WHAT THE EXERCISE ASKS
An exact copy of the listing is needed, with every line kept.

====== DATA EXTRACT

This design comes from an exercise in tuning for small area and a short achievable clock period on the open sky130 flow, not from production work.
The RTL was checked by simulation tests, not by an equivalence proof against the original design.
Power figures rest on the tool's default switching activity, not on a simulated workload.

==> flow/run.sh <==
#!/bin/bash
# synth_recipe.tcl (not shown) runs the flow's synth.tcl, then flattens the netlist and writes it again
# the make line also repeats each setting of config.mk as NAME=value (left out here)
make -C /OpenROAD-flow-scripts/flow DESIGN_CONFIG=/design/flow/config.mk WORK_HOME=/design/flow/orfs CLKGATE_MAP_FILE= SYNTH_SCRIPT=/design/flow/synth_recipe.tcl finish
==> flow/config.mk <==
export PLATFORM = sky130hd
export DESIGN_NAME = mul32
export DESIGN_NICKNAME = mul32
export VERILOG_FILES = /design/flow/design.v
export SDC_FILE = /design/flow/constraint.sdc
export NUM_CORES = 4
export LEC_CHECK = 0
export CAP_MARGIN = 20
export CORE_MARGIN = 2
export CORE_UTILIZATION = 40
export SLEW_MARGIN = 20
==> flow/constraint.sdc <==
create_clock -name core_clock -period 6.5 [get_ports {clk}]
set_input_delay 1.3000 -clock core_clock [delete_from_list [all_inputs] [get_ports {clk}]]
set_output_delay 1.3000 -clock core_clock [all_outputs]
set_load 0.01 [all_outputs]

============

WORKED SOLUTION
This design comes from an exercise in tuning for small area and a short achievable clock period on the open sky130 flow, not from production work.
The RTL was checked by simulation tests, not by an equivalence proof against the original design.
Power figures rest on the tool's default switching activity, not on a simulated workload.

==> flow/run.sh <==
#!/bin/bash
# synth_recipe.tcl (not shown) runs the flow's synth.tcl, then flattens the netlist and writes it again
# the make line also repeats each setting of config.mk as NAME=value (left out here)
make -C /OpenROAD-flow-scripts/flow DESIGN_CONFIG=/design/flow/config.mk WORK_HOME=/design/flow/orfs CLKGATE_MAP_FILE= SYNTH_SCRIPT=/design/flow/synth_recipe.tcl finish
==> flow/config.mk <==
export PLATFORM = sky130hd
export DESIGN_NAME = mul32
export DESIGN_NICKNAME = mul32
export VERILOG_FILES = /design/flow/design.v
export SDC_FILE = /design/flow/constraint.sdc
export NUM_CORES = 4
export LEC_CHECK = 0
export CAP_MARGIN = 20
export CORE_MARGIN = 2
export CORE_UTILIZATION = 40
export SLEW_MARGIN = 20
==> flow/constraint.sdc <==
create_clock -name core_clock -period 6.5 [get_ports {clk}]
set_input_delay 1.3000 -clock core_clock [delete_from_list [all_inputs] [get_ports {clk}]]
set_output_delay 1.3000 -clock core_clock [all_outputs]
set_load 0.01 [all_outputs]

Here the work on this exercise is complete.